When Lee's husband was going through chemo, she met patients who could not afford basic costs like bus fares and groceries. So she started Glassybaby with the mission to help cancer patients who could not afford day to day needs during treatment. From the very beginning, Glassybaby donated money from sales to charities dedicated to helping with those costs.
Then in 2008, Jeff Bezos, the Amazon.com founder, came into the studio. Jeff wanted to be a part of Glassybaby and reached out to Lee. He ended up buying 20 percent of the company. And now the rest is history.
The stores have now expanded to hosting fundraisers, dinner parties, corporate retreats and bridal showers. Larger stores host hands-on glass blowing experiences and tours where visitors can immerse themselves in the experience.
I’ve been enjoying GoodFor since it opened in Ponsonby but recently I took my husband to the refillery opened in Parnell. He even commented how incredible a store it is. Now that is saying something.

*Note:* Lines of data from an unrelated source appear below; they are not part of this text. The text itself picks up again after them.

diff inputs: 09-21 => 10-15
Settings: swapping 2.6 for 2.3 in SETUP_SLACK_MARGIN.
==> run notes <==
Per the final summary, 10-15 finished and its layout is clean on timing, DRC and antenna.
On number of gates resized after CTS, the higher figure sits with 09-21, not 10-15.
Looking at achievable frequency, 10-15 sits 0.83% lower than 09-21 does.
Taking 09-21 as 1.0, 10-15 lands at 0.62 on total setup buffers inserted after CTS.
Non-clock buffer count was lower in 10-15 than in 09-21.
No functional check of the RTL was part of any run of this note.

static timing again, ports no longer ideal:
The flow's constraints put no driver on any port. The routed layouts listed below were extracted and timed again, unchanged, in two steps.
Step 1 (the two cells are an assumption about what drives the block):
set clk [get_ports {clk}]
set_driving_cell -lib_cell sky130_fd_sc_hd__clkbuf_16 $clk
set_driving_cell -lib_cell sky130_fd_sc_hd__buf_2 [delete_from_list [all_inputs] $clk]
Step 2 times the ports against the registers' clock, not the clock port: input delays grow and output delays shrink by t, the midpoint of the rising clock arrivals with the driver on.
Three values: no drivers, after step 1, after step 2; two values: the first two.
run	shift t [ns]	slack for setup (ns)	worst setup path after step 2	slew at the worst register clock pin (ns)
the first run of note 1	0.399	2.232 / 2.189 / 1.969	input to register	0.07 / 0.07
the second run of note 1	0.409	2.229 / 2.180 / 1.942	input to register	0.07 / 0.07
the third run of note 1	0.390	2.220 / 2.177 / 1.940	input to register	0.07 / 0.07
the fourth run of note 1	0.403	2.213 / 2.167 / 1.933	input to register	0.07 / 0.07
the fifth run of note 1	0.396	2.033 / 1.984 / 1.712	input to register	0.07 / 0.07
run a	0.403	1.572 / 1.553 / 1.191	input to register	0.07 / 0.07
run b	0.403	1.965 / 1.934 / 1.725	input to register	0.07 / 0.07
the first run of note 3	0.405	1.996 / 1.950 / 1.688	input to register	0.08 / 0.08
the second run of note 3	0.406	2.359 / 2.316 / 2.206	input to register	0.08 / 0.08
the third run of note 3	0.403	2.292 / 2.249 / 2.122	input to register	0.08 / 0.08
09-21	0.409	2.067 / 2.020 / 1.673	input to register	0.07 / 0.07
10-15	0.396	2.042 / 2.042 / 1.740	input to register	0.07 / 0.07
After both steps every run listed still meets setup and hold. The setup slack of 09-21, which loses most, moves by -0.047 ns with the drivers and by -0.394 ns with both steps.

In an effort to change the way we shop for food and achieve package-less pantries, brothers and eco-warriors James and Paul Denton have launched more outposts of their zero-waste supermarket across Auckland and are seeking franchises throughout the country.
The idea with the refinery is that you bring your own packaging into the store such as jars, bottles and bags. The staff weigh your packaging first and then that weight is deducted after you've filled everything up.
In ethos of the GoodFor format is to provide everything for a waste-free lifestyle, from glass jars and bottles, organic cotton shopping bags through to bamboo tooth brushes and stainless steel thermal drinking bottles, as well as ecostore cleaning and personal hygiene products.
My favourite is the kombucha's on tap, my husband rated the protein powder and I am getting my head around Ethique shampoo bar.
I simply love everything their business stands for. The best organic ingredients, gorgeous glass jars and saving our environment. Outstanding.
My message for today, it goes to show that shopping responsibly and making a difference, can and should go hand in hand. Customers are demanding it and they are paying for it. More importantly, they are falling in love with it.